As he listened, Basil’s eyes filled with tears, and when bidden to rise he felt as one who has thrown off a burden; rejoicing in his recovered strength of body and soul, he gazed into that venerable face with gratitude too great for words.
‘Remember now thy Creator in the days of thy youth.’ It was with a parent’s tenderness that Benedict now spoke. ’I am old, O Basil, and have but a few more steps to take upon this earth. Looking upon me, you see long promise of life before you. And yet—’
The soft accents were suspended. For a moment Benedict gazed as though into the future; then, with a wave of his hand, passed to another thought.
’To-morrow you will join with us in the Holy Communion. You will pass the day in sober joy among the brethren, not one of whom but shares your gladness and desires your welfare. And at sunrise on the day after, you will go forth from our gates. Whether to return, I know not; be that with the Ruler of All. If again you climb this mount, I shall not be here to bid you welcome. Pray humbly, even as I do, that we may meet in the life eternal.’
After Mass on the morrow, when he had joyfully partaken of the Eucharist, Basil was bidden to the priest’s room. This time it was the prior himself who received him, and with an address which indicated the change in the position of the penitent, now become an ordinary guest.
’Lord Basil, your follower, Deodatus, is minded to fulfil the prophecy of his name, and tells me that it would be with your good will. Are you content to deprive yourself of his service, that he may continue to abide with us, and after due preparation, take the vows of our community?’
‘Content,’ was the reply, ’and more than content. If ever man seemed born for the holy life, it is he. I entreat you, reverend father, to favour his desire.’
’Be it so. I have spoken of this matter with the lord abbot, who has graciously given his consent. Let me now make known to you that, at sunrise to-morrow, your attendants who have been sojourning at Casinum, will await you by the gate of the monastery. I wish you, dear lord, a fair journey. Let your thoughts sometimes turn to us; by us you will ever be remembered.’
Long before the morrow’s sunrise, Basil was stirring.
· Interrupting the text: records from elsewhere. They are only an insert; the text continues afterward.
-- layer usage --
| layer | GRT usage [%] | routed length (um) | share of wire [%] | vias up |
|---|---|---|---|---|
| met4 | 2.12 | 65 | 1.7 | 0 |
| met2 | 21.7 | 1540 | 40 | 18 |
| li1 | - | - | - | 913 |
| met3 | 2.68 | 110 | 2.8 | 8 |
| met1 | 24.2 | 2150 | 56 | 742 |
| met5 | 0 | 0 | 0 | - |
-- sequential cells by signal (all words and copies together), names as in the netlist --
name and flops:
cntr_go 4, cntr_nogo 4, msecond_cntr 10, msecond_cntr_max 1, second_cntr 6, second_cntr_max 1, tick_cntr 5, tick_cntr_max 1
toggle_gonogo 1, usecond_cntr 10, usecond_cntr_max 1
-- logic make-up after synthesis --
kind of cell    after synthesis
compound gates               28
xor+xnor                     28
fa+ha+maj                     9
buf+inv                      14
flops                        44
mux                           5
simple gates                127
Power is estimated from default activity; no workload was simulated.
===== design.v =====
`timescale 1ns/1ps
module average #(
    parameter NOF_BITS = 32,
    parameter WIDTH = 32
) (
    input  wire                     clk,
    input  wire                     rst_n,
    input  wire                     start,
    input  wire                     data_first,
    input  wire                     data_last,
    input  wire [NOF_BITS-1:0]      data_in,
    output wire [NOF_BITS:0]        data_out,
    output reg                      busy,
    output reg                      TO,
    output reg                      done
);
    typedef enum logic [1:0] { S_IDLE = 2'b00, S_WAIT = 2'b01, S_BUSY = 2'b10 } state_e;
    state_e state, next_state;
    reg [3:0] timeout_cnt;
    reg [NOF_BITS:0] elem_cnt;
    wire [NOF_BITS:0] sum_out;
    wire              sum_done;
    wire              sum_busy;
    wire              div_done;
    wire              div_valid;
    wire              div_dbz;
    Sum_mod #(.NOF_BITS(NOF_BITS)) u_sum (
        .clk(clk),
        .rst_n(rst_n),
        .data_first(data_first),
        .data_last(data_last),
        .data_in(data_in),
        .data_out(sum_out),
        .busy(sum_busy),
        .done(sum_done)
    );
    divu_int #(.WIDTH(NOF_BITS+1)) u_div (
        .clk(clk),
        .rst_n(rst_n),
        .start(sum_done),
        .busy(),
        .done(div_done),
        .valid(div_valid),
        .dbz(div_dbz),
        .a(sum_out),
        .b(elem_cnt),
        .val(data_out),
        .rem()
    );
    always @(*) begin
        next_state = state;
        case (state)
            S_IDLE: begin
                if (start) next_state = S_WAIT;
            end
            S_WAIT: begin
                if (timeout_cnt == 4'd10) next_state = S_IDLE;  
                else if (data_first) next_state = S_BUSY;      
            end
            S_BUSY: begin
                if (div_done) next_state = S_IDLE;  
            end
            default: next_state = S_IDLE;
        endcase
    end
    always @(posedge clk or negedge rst_n) begin
        if (!rst_n) begin
            timeout_cnt <= 4'd0;
        end else begin
            if (state == S_WAIT) begin
                if (data_first) timeout_cnt <= 4'd0;  
                else if (timeout_cnt < 4'd10) timeout_cnt <= timeout_cnt + 1'b1;
            end else begin
                timeout_cnt <= 4'd0;
            end
        end
    end
    always @(posedge clk or negedge rst_n) begin
        if (!rst_n) begin
            elem_cnt <= {(NOF_BITS+1){1'b0}};
        end else begin
            if (state == S_WAIT && data_first) begin
                elem_cnt <= {{NOF_BITS{1'b0}}, 1'b1};
            end else if (state == S_BUSY) begin
                if (!sum_done && sum_busy) begin
                    elem_cnt <= elem_cnt + 1'b1;
                end
            end else begin
                elem_cnt <= {(NOF_BITS+1){1'b0}};
            end
        end
    end
    reg TO_reg;
    reg done_reg;
    always @(posedge clk or negedge rst_n) begin
        if (!rst_n) begin
            state   <= S_IDLE;
            busy    <= 1'b0;
            TO_reg  <= 1'b0;
            done_reg<= 1'b0;
        end else begin
            state <= next_state;
            busy <= (next_state == S_BUSY) || (state == S_BUSY);
            if (state == S_WAIT && timeout_cnt == 4'd10)
                TO_reg <= 1'b1;
            else
                TO_reg <= 1'b0;
            if (div_done && div_valid && !div_dbz)
                done_reg <= 1'b1;
            else
                done_reg <= 1'b0;
        end
    end
    always @(posedge clk or negedge rst_n) begin
        if (!rst_n) begin
            TO   <= 1'b0;
            done <= 1'b0;
        end else begin
            TO   <= TO_reg;
            done <= done_reg;
        end
    end
endmodule
module divu_int #(parameter WIDTH=5) (  
    input wire clk,               
    input wire rst_n,               
    input wire start,             
    output reg    busy,              
    output reg    done,              
    output reg    valid,             
    output reg    dbz,               
    input wire [WIDTH-1:0] a,     
    input wire [WIDTH-1:0] b,     
    output     reg [WIDTH-1:0] val,   
    output     reg [WIDTH-1:0] rem    
    );
    reg [WIDTH-1:0] b1;              
    reg [WIDTH-1:0] quo, quo_next;   
    reg [WIDTH:0] acc, acc_next;     
    reg [$clog2(WIDTH)-1:0] i;       
    always_comb begin
        if (acc >= {1'b0, b1}) begin
            acc_next = acc - b1;
            {acc_next, quo_next} = {acc_next[WIDTH-1:0], quo, 1'b1};   
        end else begin
            {acc_next, quo_next} = {acc, quo} << 1;
        end
    end
    always @(posedge clk or negedge rst_n) begin
        if (!rst_n) begin
            busy <= 0;
            done <= 0;
            valid <= 0;
            dbz <= 0;
            val <= 0;
            rem <= 0;
        end else begin
            done <= 0;
            if (start) begin
                valid <= 0;
                i <= 0;
                if (b == 0) begin   
                    busy <= 0;
                    done <= 1;
                    dbz <= 1;
                end else begin
                    busy <= 1;
                    dbz <= 0;
                    b1 <= b;
                    {acc, quo} <= {{WIDTH{1'b0}}, a, 1'b0};   
                end
            end else if (busy) begin
                if (i == WIDTH-1) begin   
                    busy <= 0;
                    done <= 1;
                    valid <= 1;
                    val <= quo_next;
                    rem <= acc_next[WIDTH:1];   
                end else begin   
                    i <= i + 1;
                    acc <= acc_next;
                    quo <= quo_next;
                end
            end
        end
    end
endmodule
`timescale 1ns/1ps
module Sum_mod #(
    parameter NOF_BITS = 32
) (
    input wire clk,
    input wire rst_n,
    input wire data_first,
    input wire data_last,
    input wire [NOF_BITS-1:0] data_in,
    output reg [NOF_BITS:0] data_out,
    output reg busy,    
    output reg done     
);
    reg [NOF_BITS:0] current_total;
    reg [NOF_BITS:0] current_total_next;
    reg [NOF_BITS:0] out_val_next;
    reg busy_flag_next;
    reg done_flag_next;
    always @(posedge clk or negedge rst_n) begin
        if (!rst_n) begin
            busy          <= 1'b0;
            done          <= 1'b0;
            current_total <= {(NOF_BITS+1){1'b0}};
            data_out      <= {(NOF_BITS+1){1'b0}};
        end else begin
            busy          <= busy_flag_next;
            done          <= done_flag_next;
            current_total <= current_total_next;
            data_out      <= out_val_next;
        end
    end
    always @(*) begin
        busy_flag_next = busy; 
        if (data_last) begin
            busy_flag_next = 1'b0;
        end else if (data_first) begin
            busy_flag_next = 1'b1;
        end
    end
    always @(*) begin
        current_total_next = current_total;
        if (data_first) begin
            current_total_next = {1'b0, data_in};
        end else if (busy && !data_last) begin
            current_total_next = current_total + {1'b0, data_in};
        end
    end
    always @(*) begin
        out_val_next = data_out;
        done_flag_next = 1'b0;
        if (data_last) begin
            done_flag_next = 1'b1;  
            if (data_first) begin
                out_val_next = {1'b0, data_in};
            end else begin
                out_val_next = current_total + {1'b0, data_in};
            end
        end
    end
endmodule

===== constraint.sdc =====
current_design average

set clk_period 12.7
set clk_io_pct 0.2

create_clock -name clk0 -period $clk_period [get_ports {clk}]

set non_clock_inputs [all_inputs -no_clocks]
set_input_delay [expr $clk_period * $clk_io_pct] -clock clk0 $non_clock_inputs
set_output_delay [expr $clk_period * $clk_io_pct] -clock clk0 [all_outputs]

===== config.mk =====
export PLATFORM = sky130hd
export DESIGN_NAME = average
export DESIGN_NICKNAME = average
export VERILOG_FILES = /design/flow/design.v
export SDC_FILE = /design/flow/constraint.sdc
export NUM_CORES = 4
export LEC_CHECK = 1
export CORE_UTILIZATION = 30

===== run.sh =====
#!/bin/bash
# OpenROAD 26Q1-2900-gdf79404cd8, Yosys 0.63+post, stock flow scripts
make -C /OpenROAD-flow-scripts/flow DESIGN_CONFIG=/design/flow/config.mk WORK_HOME=/design/flow/orfs finish

==> GITHUB_STEP_SUMMARY <==
### Flow metrics

| Metric | Value |
|---|---|
| Status | `completed` |
| Slew headroom | `a little under half` |
| CP arrival | `a little under 6000 ps` |
| Top Metal Used | `met4` |
| PwrDens | `approximately 150 mW/mm^2` |
| Final hold violation count | `0` |
| Worst Slack Setup Final | `about 7200 ps` |
| Yosys Chip Area | `~0.014 sq mm` |
| Fp util | `a little under a third` |
| Main logic family after synthesis | `AND-OR/OR-AND gates` |
| H-tree levels | `1` |
| VDD IR-drop max | `between 90 and 100 uV` |
| DRC Markers | `0` |
| Met1 WL | `roughly 15 mm` |
| Sum of negative setup slack | `0 ps` |
| Max incr delay on CP | `approximately 440 ps` |
| Boundary Pins | `between 70 and 80` |
| Wire per inst | `approximately 15 um` |
| Die extent in x | `between 200 and 250 um` |
| Warnings, synthesis | `3` |
| Post-CTS sizing | `0` |
| Total number of vias | `between 10000 and 15000` |
| Main flop type | `dfrtp_1` |
| Max-cap violations | `0` |
| Die area | `roughly 0.048 sq mm` |
| Psw | `0.000765 W` |
| Ys cells | `1358` |
| Mapped Cells | `between 1000 and 1500` |
| CP Cell Sequence | `clkdlybuf4s50_1 > ha_1 > fa_1 > a211oi_1 > nor2_1 > o31ai_1 > o31a_1 > nand2_1 > a31oi_1 > o2111ai_1 > xnor2_1 > o221ai_1` |
| Logic area | `about 0.0067 sq mm` |
| Most frequent cell after synthesis | `nor2_1` |
| GRT overflow | `0` |
| Skew final | `between 10 and 15 ps` |
| Die H | `roughly 220 um` |
| HPWL after DPL | `~22 mm` |
| Initial antenna violation count | `0` |
| Yosys top cell by area | `dfrtp_1` |
| CTS hold repair buffers | `0` |
| Root Driver | `clkbuf_16` |
| Register area share after synthesis | `roughly half` |
| Cts bufs inserted | `29` |
| Pin count of the biggest net entering global routing | `about 63` |
| DR iter-0 viols | `roughly 470` |
| RePlAce Congestion | `between 0.9 and 1` |
| Mux frac, synth | `a little under 8%` |
| XOR Share, Synth | `5.33%` |
| Inserted Diodes | `0` |
| Clk latency of the worst-skew pair | `roughly 540 ps` |
| Flop area | `roughly 0.0069 sq mm` |
| Post-Synth Simple-Gate Area | `13.1%` |
| Clock transition at the registers of the reported paths | `around 60 ps` |
| Fmax | `0.183 GHz` |
| Worst min path class | `flip-flop to flip-flop` |
| Clock Power Share | `32.0%` |
| Met3 WL | `roughly 1.3 mm` |
| Row count | `slightly below 80` |
| Worst-Margin Slew | `780 ps` |
| Max Fanout on Critical Path | `4` |
| Adder Area Share | `under 10%` |
| Lkg Pwr | `~6.8 nW` |
| Port bufs | `between 70 and 80` |
| DP Worst Slack | `6730 ps` |
| Sw Ratio | `between 30% and 40%` |
| Post-synth regs | `256` |
| Worst path required time | `between 10000 and 15000 ps` |
| Sequential share of power | `between 40% and 50%` |
| Synth cell count leaders | `150 x nor2_1, 149 x dfrtp_1, 106 x edfxtp_1` |
| And-or/or-and share of the synthesized area | `between 10 and 15%` |
| Flip-flops with a built-in enable | `between 100 and 150` |
| Hold Worst Slack | `~350 ps` |
| # fillers | `approximately 4600` |
| Vias per cell | `4.95` |
| Combinational group share of total power | `26.2%` |
| CTS Buffer Depth | `3` |
| CP Capture Type | `flip-flop` |
| Post-route cell area | `0.0164 sq mm` |
| Syn avg cell area | `approximately 10 sq um` |
| Vias in the first global route | `a little under 10000` |
| Startpoint Class | `input port` |
| First-pass GRT wire length | `51.7 mm` |
| Cell-internal power | `0.00177 W` |
| Layout cell share with drive strength beyond 1 | `between 10% and 20%` |
| Area growth syn-to-layout | `16.0%` |
| Min Clock Period, post-route | `5460 ps` |
| Max reg flops | `34` |
| Met2 wire len | `about 14 mm` |
| Post-Route WL | `30.7 mm` |
| Setup Crit Path Kind | `input port to flip-flop` |
| Final period util | `between 40% and 50%` |
| Pre-antenna DRT Iters | `4` |
| Tool warnings | `28` |
| Post-Syn Area | `0.0141 sq mm` |
| Final-report setup violation count | `0` |
| CTS tree | `done` |
| Post-DP Area | `0.0155 sq mm` |
| Async S/R FF share, synth | `approximately 60%` |
| Largest Register | `u_div.acc` |
| Core area | `0.0465 sq mm` |
| Top cells by area | `dfrtp_1 26%, edfxtp_1 23%, ha_1 6.3%` |
| Antenna Nets Post-Route | `0` |
| All-Layer GR Usage | `13.8%` |
| CTS sink count | `about 260` |
| Slew Viols, Final | `0` |
| Post-CTS setup repair buffer count | `0` |
| RSZ-0062 raised after global routing | `false` |
| Area share, top type | `about a quarter` |
| Critical Path Slowest Stage Cell | `fa_1` |
| Netlist cell types | `about 68` |
## layer usage
| metal | vias up | GRT usage (%) |
|---|---|---|
| met5 | - | 0 |
| met4 | 0 | 2.50 |
| met3 | 43 | 2.24 |
| met2 | 162 | 21.7 |
| met1 | 4867 | 20.8 |
| li1 | 5050 | - |
## critical path, delay by kind of cell
family,cells,cell delay [ps]
compound gates,6,1710
xor+xnor,1,230
fa+ha+maj,2,700
buf+inv,1,430
simple gates,2,250
## power by group through the flow
stage	Combinational, W	Sequential, W	Clock, W
CTS	0.000669	0.00106	0.000832
global route	0.000747	0.00107	0.000866
finish	0.000665	0.00106	0.000811
## layout by cell type, fill, tap and decap left out, types with 8 or more instances in the layout
| master | count |
|---|---|
| o21a_1 | 10 |
| edfxtp_1 | 106 |
| dfrtp_1 | 148 |
| clkinv_2 | 8 |
| mux2i_1 | 35 |
| inv_1 | 62 |
| nand3_1 | 39 |
| xor2_1 | 41 |
| mux2_2 | 68 |
| a21o_1 | 37 |
| nand2_1 | 99 |
| nand4_1 | 22 |
| ha_1 | 71 |
| clkbuf_16 | 30 |
| a31oi_1 | 22 |
| and3_1 | 16 |
| a211oi_1 | 9 |
| xnor2_1 | 45 |
| a21oi_1 | 93 |
| o21ai_0 | 76 |
| clkdlybuf4s50_1 | 69 |
| nor2b_1 | 10 |
| nor4_1 | 10 |
| buf_4 | 13 |
| or3_1 | 13 |
| nor2_1 | 149 |
| a211oi_2 | 9 |
## final timing paths
kind	start	endpoint	slack, ps	depth (start not counted)
max in group asynchronous	rst_n	u_div.val[11]	9640	2
hold reg to reg	done_reg	done	350	0
min in group asynchronous	rst_n	u_sum.data_out[29]	1970	1
setup reg to reg	u_div.acc[7]	u_div.acc[24]	8730	10
hold / removal	done_reg	done	350	0
setup / recovery	data_in[0]	u_sum.data_out[30]	7240	12
## through the flow
step | utilization [%] | total power [W] | instances
floorplan | - | 0.00154 | 1358
global placement | 33.3 | 0.00173 | 1992
detailed placement | 33.3 | 0.00174 | 1992
CTS | 35.3 | 0.00256 | 2045
global route | 35.3 | 0.00269 | 2045
finish | 35.3 | 0.00253 | 2045
## final cells by class
cell class | instances | share of cell area [%]
Sequential cell | 256 | 42.3
Multi-Input combinational cell | 981 | 41.0
Clock buffer | 40 | 5.05
Timing Repair Buffer | 85 | 4.94
Tap cell | 607 | 4.63
Inverter | 63 | 1.44
Clock inverter | 13 | 0.626
## kinds of logic after synthesis
family / Yosys count
compound gates: 320
buf+inv: 121
simple gates: 399
mux: 103
fa+ha+maj: 73
flops: 256
xor+xnor: 86
No activity file was given, so power comes from the tool's default toggle rates.
==> flow/design.v <==
module pc (
    input clk, reset,
    input [31:0] pc_in,
    output reg [31:0] pc_out
);
    always @(posedge clk) begin
        pc_out <= (reset == 1) ? 32'd0 : pc_in;
    end
endmodule
==> flow/run.sh <==
#!/bin/bash
# OpenROAD 26Q1-2900-gdf79404cd8, Yosys 0.63+post, stock flow scripts
make -C /OpenROAD-flow-scripts/flow DESIGN_CONFIG=/design/flow/config.mk WORK_HOME=/design/flow/orfs finish
==> flow/config.mk <==
export PLATFORM = sky130hd
export DESIGN_NAME = pc
export DESIGN_NICKNAME = pc
export VERILOG_FILES = /design/flow/design.v
export SDC_FILE = /design/flow/constraint.sdc
export NUM_CORES = 4
export LEC_CHECK = 1
export CORE_AREA = 10 10 82 82
export DIE_AREA = 0 0 92 92
==> flow/constraint.sdc <==
current_design pc

set clk_period 1.0
set clk_io_pct 0.2

create_clock -name clk0 -period $clk_period [get_ports {clk}]

set non_clock_inputs [all_inputs -no_clocks]
set_input_delay [expr $clk_period * $clk_io_pct] -clock clk0 $non_clock_inputs
set_output_delay [expr $clk_period * $clk_io_pct] -clock clk0 [all_outputs]
==> changes_impl.md <==
### Metrics

- Die height: 92 um
- Initial DRT Pass Iterations: 3
- Cells in synth_stat.txt: 67
- Core Rows: 26
- PortBufs: 65
- Critical path fanouts, max: 1
- Setup-failing EPs final: 0
- Chip width: 92 um
- Min Clock Period, post-route: 0.956 ns
- Placeable Area: about 5100 um2
- Top flop regs: pc_out x32
- Avg Synthesized Cell Area: ~13 um2
- CP delay by family, top: flip-flops
- Status: completed
- Switching Share: 0.187
- Postcts setup bufs: 0
- Ports: 66
- Final hold vios: 0
- DR WL met3: between 300 and 400 um
- Register share after synthesis: 0.742
- CTS Buffer Depth: 2
- Final-layout fill cell count: 535
- Maxcap violations: 0
- Flops after synth: 32
- Clock share of power: 0.423
- Pin count of the biggest net entering global routing: 33
- Slew Viols, Final: 0
- Via count: between 600 and 700
- Chip area: roughly 8500 um2
- Met2 WL post-DR: a little under 1000 um
- Crit end category: output port
- Worst path arrival time: between 0.7 and 0.8 ns
- CP Cell Sequence: clkdlybuf4s15_1
- Buf+Inv Stages, Crit Path: 1
- Yosys cell types: 3
- CTS clk-pin slew, worst paths: about 0.07 ns
- Tool warnings: 25
- Layout area overhead: 89.1%
- Dominant cell area share: 0.742
- Post-synth top area cell: dfxtp_1
- Final setup margin: ~0.044 ns
- P_int: between 2000 and 2500 uW
- RSZ-0062 raised after global routing: false
- Lkg Pwr: just under 0.0007 uW
- PD cells: between 1500 and 2000 nW/um2
- First-pass GRT wire length: 3890 um
- Number of clock sinks: 32
- Final Cycle Share: 0.956
- Syn Std Cell Area: 863 um2
- Vias per cell: roughly 3.2
- ANT cells: 0
- P_sw: 527 uW
- Hold WC Path Type: input port to register
- Routability cong.: 0.657
- Max-Slew Margin vs Limit: 0.908
- Gate count of the mapped netlist: between 60 and 70
- Root Buffer: clkbuf_8
- CP max-delay cell: dfxtp_1
- Fraction of layout cells with a size suffix above 1: 0.283
- Pwr Total: between 2000 and 3000 uW
- Uppermost routed layer: met4
- Hpwl dp: 1880 um
- Worst slew pin tran: around 0.14 ns
- Commonest Layout Cell: clkdlybuf4s50_1
- H-tree depth: 2
- YS warnings: 1
- Peak supply drop: slightly below 0.8 mV
- First DRT Iteration DRCs: 13
- CTS tree: yes
- WL final: roughly 2400 um
- Gr usage total: 0.0571
- Post-route ant nets: 0
- Overflow left after global routing: 0
- Largest reg by FF count: pc_out
- CTS Buf Count: 5
- Largest register FFs: 32
- Required time of the critical path: ~0.80 ns
- YS chip area: about 860 um2
- Fp util: 0.170
- Antenna violations before repair: 0
- Vias in the first global route: around 750
- Dpl ws: -0.0988 ns
- Sequential share of power: 0.484
- DRT met1 WL: between 900 and 1000 um
- Startpoint types: register
- Most numerous logic cells after layout: 33 x clkdlybuf4s50_1, 32 x nor2b_1, 19 x dfxtp_1
- Max frequency: ~1000 MHz
- CP max stage delay: just over 0.3 ns
- Top cells by area: dfxtp_1 74%, nor2b_1 23%, buf_4 2.6%
- DRC Markers: 0
- Post-DR wirelength/cell: roughly 12 um
- Logic pwr share: 0.093
- CP Class: register to output port
[through the flow]
step	setup TNS [ns]	instance area [um2]	cells	utilization	hold slack (ns)
2_1_floorplan	0	863	67	-	0.272
3_3_place_gp	-2.59	1600	200	0.315	0.760
3_5_place_dp	-2.84	1600	200	0.315	0.761
4_1_cts	0	1710	208	0.336	0.457
5_1_grt	0	1630	208	0.322	0.456
6_report	0	1630	208	0.322	0.466
[timing repair]
| item | in CTS | in global routing |
|---|---|---|
| hold buffers | 0 | 0 |
| resized | 64 | 31 |
| setup endpoints to repair | 32 | 19 |
[power groups by stage]
stage	clock network (uW)	logic, uW	registers [uW]
6_report	1190	262	1360
5_1_grt	1320	293	1370
4_1_cts	1250	291	1360
[layer usage]
| layer | GRT usage | vias up |
|---|---|---|
| li1 | - | 339 |
| met1 | 0.0666 | 276 |
| met2 | 0.0835 | 46 |
| met3 | 0.0437 | 6 |
| met4 | 0.00900 | 0 |
| met5 | 0 | - |
[worst paths after layout]
check	depth (start not counted)	from	endpoint	slack, ns
setup / recovery	1	pc_out[13]	pc_out[13]	0.04
hold / removal	2	pc_in[4]	pc_out[4]	0.47
[cell families after synthesis]
logic type             after synthesis  synth area share
flip-flops                          32             0.742
AND/OR/NAND/NOR                     32             0.232
buffers and inverters                3            0.0261
[synth_stat cells]
| master | number |
|---|---|
| buf_4 | 3 |
| dfxtp_1 | 32 |
| nor2b_1 | 32 |
[layout make-up]
type                            count  area, um2  area share
Sequential cell                    32        657       0.402
Timing Repair Buffer               66        581       0.356
Multi-Input combinational cell     32        200       0.123
Tap cell                           70       87.6      0.0536
Clock buffer                        6       72.6      0.0444
Clock inverter                      2       35.0      0.0215
No activity file was given, so power comes from the tool's default toggle rates.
By the light of his little lamp, he and Deodatus conversed together, no longer as master and servant, but as loving friends, until the bell called them to matins. The night was chill; under a glistening moon all the valley land was seen to be deep covered with far-spreading mist, whereamid the mount of the monastery and the dark summits round about rose like islands in a still, white sea. When matins and lauds were over, many of the monks embraced and tenderly took leave of the departing guest. The last to do so was Marcus, who led him aside and whispered:
’I see you have again put on your ring, as was right. Let me, I beg of you, once more touch it with my lips.’